## config.mk

```make
export PLATFORM = sky130hd
export DESIGN_NAME = ram_load_arbiter
export DESIGN_NICKNAME = d
export VERILOG_FILES = /design/src/rtl/ram_load_arbiter.sv
export SDC_FILE = /design/constraint.sdc
export NUM_CORES = 1
export LEC_CHECK = 0
export CAP_MARGIN = 10
export CORE_UTILIZATION = 55
export CTS_CLUSTER_SIZE = 30
export DETAILED_ROUTE_END_ITERATION = 12
export DONT_BUFFER_PORTS = 1
export GPL_ROUTABILITY_DRIVEN = 0
export PLACE_DENSITY = 0.68
export SYNTH_ARGS = -nofsm -noshare
export SYNTH_HDL_FRONTEND = slang
export SYNTH_SLANG_ARGS = --single-unit
export TNS_END_PERCENT = 10
```

## constraint.sdc

```tcl
create_clock -name clk -period 1.9 [get_ports clk]
set_clock_uncertainty 0.05 [all_clocks]
set_input_delay 0.38 -clock clk [delete_from_list [all_inputs] [get_ports clk]]
set_output_delay 0.38 -clock clk [all_outputs]
set_load 0.02 [all_outputs]
```

## src/rtl/ram_load_arbiter.sv

```systemverilog
// RAM port owner for the 8-bit core: muxes the CPU control path with a byte-stream
// program loader that freezes the sequencer, holds the CPU in reset and fills RAM from 0.
module ram_load_arbiter #(
    parameter int ADDR_W    = 4,
    parameter int DATA_W    = 8,
    parameter int LOAD_LEN  = 16,
    parameter int WR_CYCLES = 2
) (
    input  logic              clk,
    input  logic              rst,
    input  logic              start,
    input  logic              abort,
    input  logic              in_valid,
    input  logic [DATA_W-1:0] in_data,
    output logic              in_ready,
    input  logic [ADDR_W-1:0] cpu_addr,
    input  logic [DATA_W-1:0] cpu_wdata,
    input  logic              cpu_ri,
    input  logic              cpu_ro,
    output logic [ADDR_W-1:0] ram_addr,
    output logic [DATA_W-1:0] ram_wdata,
    output logic              ram_we,
    output logic              ram_oe,
    output logic              prog_mode,
    output logic              cpu_rst_n,
    output logic              busy,
    output logic              done,
    output logic              err,
    output logic [DATA_W-1:0] checksum,
    output logic              conflict
);

    localparam int                CNT_W     = $clog2(WR_CYCLES + 1);
    localparam logic [ADDR_W-1:0] LAST_ADDR = ADDR_W'(LOAD_LEN - 1);
    localparam logic [CNT_W-1:0]  WR_LAST   = CNT_W'(WR_CYCLES);

    typedef enum logic [2:0] {IDLE, ARM, RECV, WRITE, FINISH} state_t;

    state_t             state_q, state_d;
    logic [ADDR_W-1:0]  load_addr;
    logic [DATA_W-1:0]  data_q;
    logic [CNT_W-1:0]   wr_cnt;
    logic               ld_we;
    logic               abort_hit, accept, wr_end;

    always_ff @(posedge clk or negedge rst) begin
        if (!rst) state_q <= IDLE;
        else      state_q <= state_d;
    end

    always_comb begin
        state_d   = state_q;
        abort_hit = 1'b0;
        accept    = 1'b0;
        wr_end    = 1'b0;
        case (state_q)
            IDLE: if (start) state_d = ARM;
            ARM: begin
                if (abort) begin
                    abort_hit = 1'b1;
                    state_d   = IDLE;
                end else begin
                    state_d = RECV;
                end
            end
            RECV: begin
                // abort outranks a same-cycle handshake: the byte is dropped
                if (abort) begin
                    abort_hit = 1'b1;
                    state_d   = IDLE;
                end else if (in_valid) begin
                    accept  = 1'b1;
                    state_d = WRITE;
                end
            end
            WRITE: begin
                if (abort) begin
                    abort_hit = 1'b1;
                    state_d   = IDLE;
                end else if (wr_cnt == WR_LAST) begin
                    wr_end  = 1'b1;
                    state_d = (load_addr == LAST_ADDR) ? FINISH : RECV;
                end
            end
            FINISH:  state_d = IDLE;
            default: state_d = IDLE;
        endcase
    end

    always_ff @(posedge clk or negedge rst) begin
        if (!rst) begin
            load_addr <= '0;
            data_q    <= '0;
            wr_cnt    <= '0;
            ld_we     <= 1'b0;
            checksum  <= '0;
            prog_mode <= 1'b0;
            cpu_rst_n <= 1'b0;
            busy      <= 1'b0;
            done      <= 1'b0;
            err       <= 1'b0;
        end else begin
            done <= 1'b0;
            if (abort_hit) begin
                err       <= 1'b1;
                busy      <= 1'b0;
                prog_mode <= 1'b0;
                cpu_rst_n <= 1'b0;
                ld_we     <= 1'b0;
            end else begin
                case (state_q)
                    IDLE: begin
                        // a failed load keeps the CPU parked until a clean load or rst
                        cpu_rst_n <= ~err;
                        if (start) begin
                            err       <= 1'b0;
                            checksum  <= '0;
                            load_addr <= '0;
                        end
                    end
                    ARM: begin
                        prog_mode <= 1'b1;
                        cpu_rst_n <= 1'b0;
                        busy      <= 1'b1;
                    end
                    RECV: begin
                        if (accept) begin
                            data_q   <= in_data;
                            checksum <= checksum + in_data;
                            wr_cnt   <= '0;
                            ld_we    <= 1'b1;
                        end
                    end
                    WRITE: begin
                        // strobe spans WR_CYCLES; the extra trailing cycle holds addr/data
                        wr_cnt <= wr_cnt + 1'b1;
                        ld_we  <= (int'(wr_cnt) + 1 < WR_CYCLES);
                        if (wr_end && load_addr != LAST_ADDR)
                            load_addr <= load_addr + 1'b1;
                    end
                    FINISH: begin
                        prog_mode <= 1'b0;
                        busy      <= 1'b0;
                        done      <= 1'b1;
                    end
                    default: ;
                endcase
            end
        end
    end

    assign in_ready  = (state_q == RECV);
    assign ram_addr  = prog_mode ? load_addr : cpu_addr;
    assign ram_wdata = prog_mode ? data_q    : cpu_wdata;
    assign ram_we    = prog_mode ? ld_we     : cpu_ri;
    assign ram_oe    = prog_mode ? 1'b0      : cpu_ro;
    assign conflict  = ~prog_mode & cpu_ri & cpu_ro;

endmodule

```

# Yosys cells after proc, flatten, opt, wreduce, memory -nomap -nowiden
# Cells that the tools add are included.
op_classes:
  bitwise_logic: 5
  n_addsub: 4
  mux: 40
  eq_ne: 13
  magnitude_cmp: 1
  n_reduce_logical: 18
ops:
  columns: ["op", "count"]
  rows:
  - ["$mux 8", 3]
  - ["$mux 1", 19]
  - ["$mux 3", 6]
  - ["$pmux 8 s2", 1]
  - ["$mux 4", 3]
  - ["$pmux 3 s4", 1]
  - ["$reduce_bool 2->1", 5]
  - ["$reduce_and 3->1", 3]
  - ["$reduce_bool 3->1", 3]
  - ["$add 8x8->8", 1]
  - ["$pmux 4 s2", 1]
  - ["$reduce_and 4->1", 2]
  - ["$eq 3x2->1 const B", 2]
  - ["$ne 3x3->1 const B", 2]
  - ["$pmux 1 s2", 3]
  - ["$add 4x1->4 const B", 1]
  - ["$eq 4x4->1 const B", 1]
  - ["$mux 2", 2]
  - ["$ne 2x2->1 const B", 2]
  - ["$ne 4x4->1 const B", 1]
  - ["$pmux 2 s2", 1]
  - ["$reduce_and 2->1", 2]
  - ["$add 2x1->3 const B", 1]
  - ["$eq 3x1->1 const B", 1]
  - ["other kinds (11)", 14]
totals:
  regBits: 30
  output_inout_bits: 29
  input_bits: 27
  word_cells: 91

# Longest topological paths before layout
# Gate-level depths: netlist of the first run.
depth:
  word_depth: 7
  depth_mapped: 7
  ltp_nobuf: 7

# Least setup slack after synthesis of the first run
# Ideal clock, no wire load.
synth_timing:
  path_kind: "reg-to-reg"
  startpoint: "reg checksum[0]"
  endpoint: "reg checksum[6]"
  slack_ns: -0.008
  arrival_ns: 1.737
  stages_incl_launch_ff: 8
  synth_period_minus_slack_ns: 1.908
  path_cell_list: "dfrtp_1 > ha_1 > fa_1 > a21oi_1 > o31ai_1 > a21oi_1 > xnor2_1 > a22o_1"
synth_via:
  elab_chain_len: 3
synth_rtl:
  columns: ["element", "line_no", "source"]
  rows:
  - ["start: declaration", "29", "output logic [DATA_W-1:0] checksum,"]
  - ["start signal: assignment", "129", "checksum <= checksum + in_data;"]
  - ["$add 8x8->8", "129", null]
  - ["$mux 8", "127", "if (accept) begin"]
  - ["$pmux 8 s2", "111", "case (state_q)"]
# No other way between the ends. The select of a mux whose other input is x is not followed.
# A chain may end at the register's enable or synchronous reset.

# Worst setup path after layout of the first run
# Ends and elaborated chain as after synthesis.

==> qor.yml, run 1 <==
status: "finished clean"
crit_type: "flop to flop"
drtPass1Iterations: 4
grt_usage: 0.224
crit_path_max_incr_delay_ns: 0.42
netlist_top_cells_count: "dfrtp_1, mux2_2, ha_1, inv_1"
startpoint: "checksum[0]"
hold_end: "state_q[1]"
min-delay-start: "abort"
num_rows: 20
yosys_warnings: 0
synth-edff-count: 0
clk_pin_slew_ns: 0.10
floorplan.initialDensity: 0.589
slew_headroom: 0.726
ys.flop_type: "dfrtp_1"
finalCriticalPeriod_ns: 1.84
clock_latency_ns: 0.33
via_count: 1305
cp.arrival_ns: 2.01
cp_data_required_time_ns: 2.08
antenna_found_initial: 0
viasPerCell: 5.80
cts_tree: "done"
port_buffers: 0
setup_viol: 0
vdd_drop_max_mv: 0.653
tightest_slew_ns: 0.408
die_h_um: 59.4
period_share: 0.966
drt_iter0_drc: 25
cp_max_fo: 2
ctsHtreeMaxLevel: 2
cap_violations: 0
num_antenna_cells: 0
postSynthCellCount: 167
total_power_mw: 2.42
holdWs_ns: 0.0515
worstRegToRegCells: 7
highest_layer: "met4"
grt_max_degree: 31
dr_wl_met3_um: 172
nets: 218
wirelength_met1_mm: 1.53
syn_nets: 205
worstHoldPathCells: 1
grt_pass1_vias: 1251
wl_per_cell_um: 15.9
slowest_stage: "dfrtp_2"
die_area_mm2: 0.00353
routed_wl_mm: 3.57
grt_pass1_wl_mm: 5.81
yosysSeqAreaShare: 0.414
postCtsSetupRepairBufs: 0
hold_viol_final: 0
power_density_mw_per_mm2: 1180
wl_met2_mm: 1.81
route.detailed.drc: 0
r2r-start: "checksum[0]"
dp_hpwl_mm: 2.51
yosys.area.top_type_share: 0.414
synth.most_common_cell: "dfrtp_1"
cts_buffers: 5
overflow: 0
fmax_mhz: 545
area_growth_pct: 12.9
drv_slew: 0
io_pins: 56
root_buffer: "clkbuf_4"
async_flop_share: 1.00
ys_seq_elements: 30
synth.avg_cell_area_um2: 10.8
ys_types: 44
fp.dieW_um: 59.4
layout-drive-gt1-share: 0.331
clockBufferDepth: 2
rsz0062_at_grt: "true"
rrSetupSlack_ns: 0.06
p_leak_nw: 0.907
yosys-top-cells-area: "dfrtp_1, mux2_2, ha_1, a22o_1, a21oi_1"
critPathCaptureType: "flop"
path_cells: "ha_2 -> fa_2 -> a21oi_2 -> o31ai_1 -> a21oi_1 -> xnor2_1 -> a22o_1"
ant_nets: 0
hold_class: "input pin to flop"
syn-cell-area_mm2: 0.00181
clock_sinks: 30
reg2reg_to: "checksum[6]"
startpoint_type: "flop"
yosysTopAreaCell: "dfrtp_1"
coreArea_mm2: 0.00308
cells by family after synthesis:
kind of cell	Yosys count	share of synthesized area
AOI/OAI and AO/OA	42	0.171
and+or+nand+nor	39	0.123
DFF	30	0.414
muxes	21	0.131
buffers and inverters	19	0.0573
adders and majority gates	11	0.0801
xor gates and xnor gates	5	0.0242
worst max-delay path by stage:
stage	end	slack [ns]	cells after the start
2_1_floorplan	checksum[6]	0.02	7
3_3_place_gp	checksum[6]	0.02	7
3_5_place_dp	checksum[6]	-0.05	7
4_1_cts	checksum[7]	-0.03	6
5_1_grt	checksum[6]	-0.006	7
6_report	checksum[6]	0.06	7
what timing repair did:
| action | CTS | global route |
|---|---|---|
| hold buffers | 2 | 0 |
| pin swaps | 1 | 3 |
| endpoints found under the setup margin | 2 | 4 |
| endpoints found under the hold margin | 30 | 0 |
| cloned | 0 | 0 |
| resized for setup | 3 | 6 |
per-layer routing:
metal  global-route usage  vias up
li1                     -      638
met2                0.368       32
met5                    0        -
met3               0.0546        5
met1                0.281      630
met4               0.0918        0
registers in the layout, indices dropped and copies added (netlist names):
register / cells
data_q: 8
err: 1
cpu_rst_n: 1
ld_we: 1
busy: 1
load_addr: 4
done: 1
wr_cnt: 2
state_q: 3
checksum: 8
area by class of cell:
class / instances / area, µm²
repair buffers: 15 / 140
clock inverters: 1 / 5.00
well taps: 44 / 55.1
inverters: 10 / 37.5
clock buffers: 7 / 55.1
multi-input cells: 118 / 1000
fillers: 248 / 1030
flip-flops and latches: 30 / 753
worst max-delay path: cells and delay by family, from the launching register on:
kind                     cells  cell delay, ns
AO/OA/AOI/OAI                4            0.63
XOR/XNOR                     1            0.08
adder cells (fa/ha/maj)      2            0.55
flip-flops                   1            0.42
report_power, final:
part / internal (mW) / total, mW / switching (mW) / leakage (nW)
logic: 0.454 / 1.05 / 0.593 / 0.484
clock network: 0.179 / 0.405 / 0.225 / 0.0353
registers: 0.815 / 0.967 / 0.152 / 0.387
total: 1.45 / 2.42 / 0.971 / 0.907
layout by cell type (no fill, tap or decap), types with 2 or more instances in the layout:
cell type	netlist	final
nand2_1	9	9
nor2_1	6	6
buf_12	0	2
inv_1	10	10
nor3_1	5	5
o211ai_1	2	2
o21ai_0	9	9
dfrtp_1	30	28
ha_1	10	8
a31oi_1	2	2
nand3_1	5	4
a21oi_2	1	3
a22o_2	2	2
mux2_2	21	21
o41ai_1	2	2
buf_4	2	12
clkbuf_4	0	5
a22o_1	8	8
a21oi_1	9	7
dfrtp_2	0	2
xnor2_1	4	4
metrics by stage:
step / utilization / TNS, ns / instance area, µm² / instances / worst slack [ns]
after floorplan: - / 0 / 1810 / 167 / 0.0168
after global placement: 0.621 / 0 / 1910 / 215 / 0.0193
after detailed placement: 0.621 / -0.0488 / 1910 / 215 / -0.0488
after CTS: 0.657 / -0.0258 / 2020 / 225 / -0.0258
after global routing: 0.665 / -0.00598 / 2050 / 225 / -0.00598
final: 0.665 / 0 / 2050 / 225 / 0.0641
Power figures use the tool's default switching activity.
==> run 2: changes to the inputs <==
GPL_TIMING_DRIVEN = 0   (was not set)
==> run 2 against run 1 <==
- first-iteration DRC count rose by 40%
- non-clock buffer count is 4 lower
- clock power decreased by 2%
- fmax shrank 5.2%
- total power rose by 6.2%
- the flow now finishes with violations (setup timing)
- critical path depth unchanged
- critical path type unchanged
- die area unchanged
==> qor.yml, run 2 (synthesis gave the netlist of run 1 again) <==
crit_type: "flop to flop"
hold_class: "input pin to flop"
routed_wl_mm: 3.87  # +8.2%
power_frac_clock: 0.154  # -0.013
cp_data_required_time_ns: 2.06  # -0.02 ns
die_h_um: 59.4  # unchanged
wl_per_cell_um: 17.6  # +11%
num-fill-cells: 233  # -6.0%
p_leak_nw: 0.920  # +1.4%
setup_viol: 2  # +2
via_count: 1328  # +1.8%
slew_headroom: 0.677  # -0.0485
clock_latency_ns: 0.34  # about the same
viasPerCell: 6.04  # +4.1%
grt_pass1_wl_mm: 5.87  # +1.1%
total_power_mw: 2.57  # +6.2%
drt_iter0_drc: 35  # +40%
drtPass1Iterations: 4  # unchanged
io_pins: 56  # unchanged
cp_max_fo: 3  # +1
antenna_found_initial: 0  # unchanged
ant_nets: 0  # unchanged
largest_registers: "checksum x8, data_q x8, load_addr x4"
cts_buffers: 5  # unchanged
clk_pin_slew_ns: 0.09  # about the same
hold_viol_final: 0  # unchanged
worstRegToRegCells: 7  # unchanged
worstHoldPathCells: 1  # unchanged
power_density_mw_per_mm2: 1210  # +2.1%
cp.arrival_ns: 2.10  # +0.09 ns
cap_violations: 0  # unchanged
finalSetupTns_ns: -0.0650  # -0.0650 ns
grt_max_degree: 31  # unchanged
r2r-start: "checksum[0]"
internal-power_mw: 1.54  # +6.6%
cts_tree: "done"
port_buffers: 0  # unchanged
min-delay-start: "in_data[2]"
mostFrequentLayoutCell: "dfrtp_1"
overflow: 0  # unchanged
drv_slew: 0  # unchanged
rsz0062_at_grt: "true"
sw_frac_of_total: 0.399  # -0.00214
period_share: 1.02  # +0.0533
fmax_mhz: 516  # -5.2%
status: "finished, violations left"
floorplan.initialDensity: 0.589  # unchanged
power_switching_mw: 1.03  # +5.6%
startpoint: "checksum[0]"
final_cell_mix: "dfrtp_1, mux2_2, inv_1"
num_antenna_cells: 0  # unchanged
final_util: 0.691  # +0.0268
clock_sinks: 30  # unchanged
clockBufferDepth: 2  # unchanged
area_growth_pct: 17.5
violations: "setup timing"
critPathCaptureType: "flop"
reg2reg_to: "checksum[6]"
fp.dieW_um: 59.4  # unchanged
route.detailed.drc: 0  # unchanged
grt_pass1_vias: 1296  # +3.6%
hold_end: "data_q[2]"
nets: 214  # -1.8%
comb_power_share: 0.446  # +0.013
seqPwrFrac: 0.400  # about the same
ctsHtreeMaxLevel: 2  # unchanged
finalWorstSetupSlack_ns: -0.0372  # -0.101 ns
layout-drive-gt1-share: 0.369  # +0.0378
root_buffer: "clkbuf_4"
grt_usage: 0.230  # +0.00625
coreArea_mm2: 0.00308  # unchanged
tightest_slew_ns: 0.484  # +0.0758 ns
rrSetupSlack_ns: -0.04  # -0.10 ns
num_rows: 20  # unchanged
place_area_mm2: 0.00187  # -2.3%
startpoint_type: "flop"
die_area_mm2: 0.00353  # unchanged
final_cell_area_mm2: 0.00213  # +4.0%
vdd_drop_max_mv: 0.752  # +15%
dp_hpwl_mm: 2.57  # +2.1%
finalCriticalPeriod_ns: 1.94  # +0.101 ns
[run 2: cell count changes in the layout (fill, tap and decap cells not counted), sizes merged]
cell    before  now
clkinv       1    0
clkbuf       7    8
buf         14    9
[run 2: how the worst max path moves through the flow]
stage,to,slack [ns],depth (start not counted)
final,checksum[6],-0.04,7
after global routing,checksum[6],-0.14,7
after CTS,ram_wdata[0],-0.08,3
after detailed placement,checksum[6],-0.15,7
after global placement,checksum[6],-0.09,7
after floorplan,checksum[6],0.02,7
[run 2: area by class of cell]
class | count | area [µm²] | share of cell area
Multi-Input combinational cell | 118 | 1100 | 0.517
Sequential cell | 30 | 758 | 0.356
Buffer | 9 | 92.6 | 0.0435
Clock buffer | 7 | 55.1 | 0.0259
Tap cell | 44 | 55.1 | 0.0259
Inverter | 10 | 37.5 | 0.0176
Timing Repair Buffer | 2 | 30.0 | 0.0141
[run 2: worst max-delay path, cell delays in order (launching register included)]
cell	delay, ns
dfrtp_2	0.48
ha_4	0.19
fa_2	0.36
a21oi_2	0.17
o31ai_1	0.10
a21oi_1	0.17
xnor2_1	0.08
a22o_1	0.21
[run 2: what timing repair did]
action                     CTS  global route
gates cloned                 0             0
setup buffers                0             0
pin swaps                    1             3
resized for setup           14            25
hold buffers                 2             0
setup endpoints to repair   19            14
hold endpoints to repair    30             0
[run 2: routing by layer]
| metal | up-vias | track usage | part of all wire |
|---|---|---|---|
| met5 | - | 0 | 0 |
| met4 | 0 | 0.122 | 0.018 |
| met3 | 7 | 0.0480 | 0.036 |
| met2 | 34 | 0.374 | 0.51 |
| met1 | 660 | 0.286 | 0.44 |
| li1 | 627 | - | - |
[run 2: power groups by stage]
| stage | Sequential, mW | Clock [mW] | Combinational [mW] |
|---|---|---|---|
| final | 1.03 | 0.396 | 1.14 |
| after floorplan | 0.984 | 0 | 0.825 |
| after global routing | 1.05 | 0.433 | 1.23 |
| after detailed placement | 1.02 | 0 | 0.937 |
| after CTS | 1.02 | 0.407 | 1.01 |
| after global placement | 1.01 | 0 | 0.921 |
[run 2: through the flow]
step                      setup slack (ns)  hold WS, ns  std cells
after global routing                -0.143        0.125        220
after detailed placement            -0.150       0.0350        211
final                              -0.0372        0.141        220
after global placement             -0.0948       0.0350        211
after CTS                          -0.0797        0.129        220
after floorplan                     0.0168       0.0344        167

> [WHAT TO DO]: The count of lines in the records above holding the word "routing" should be reported as a number, with nothing added.

> [REPLY]: 6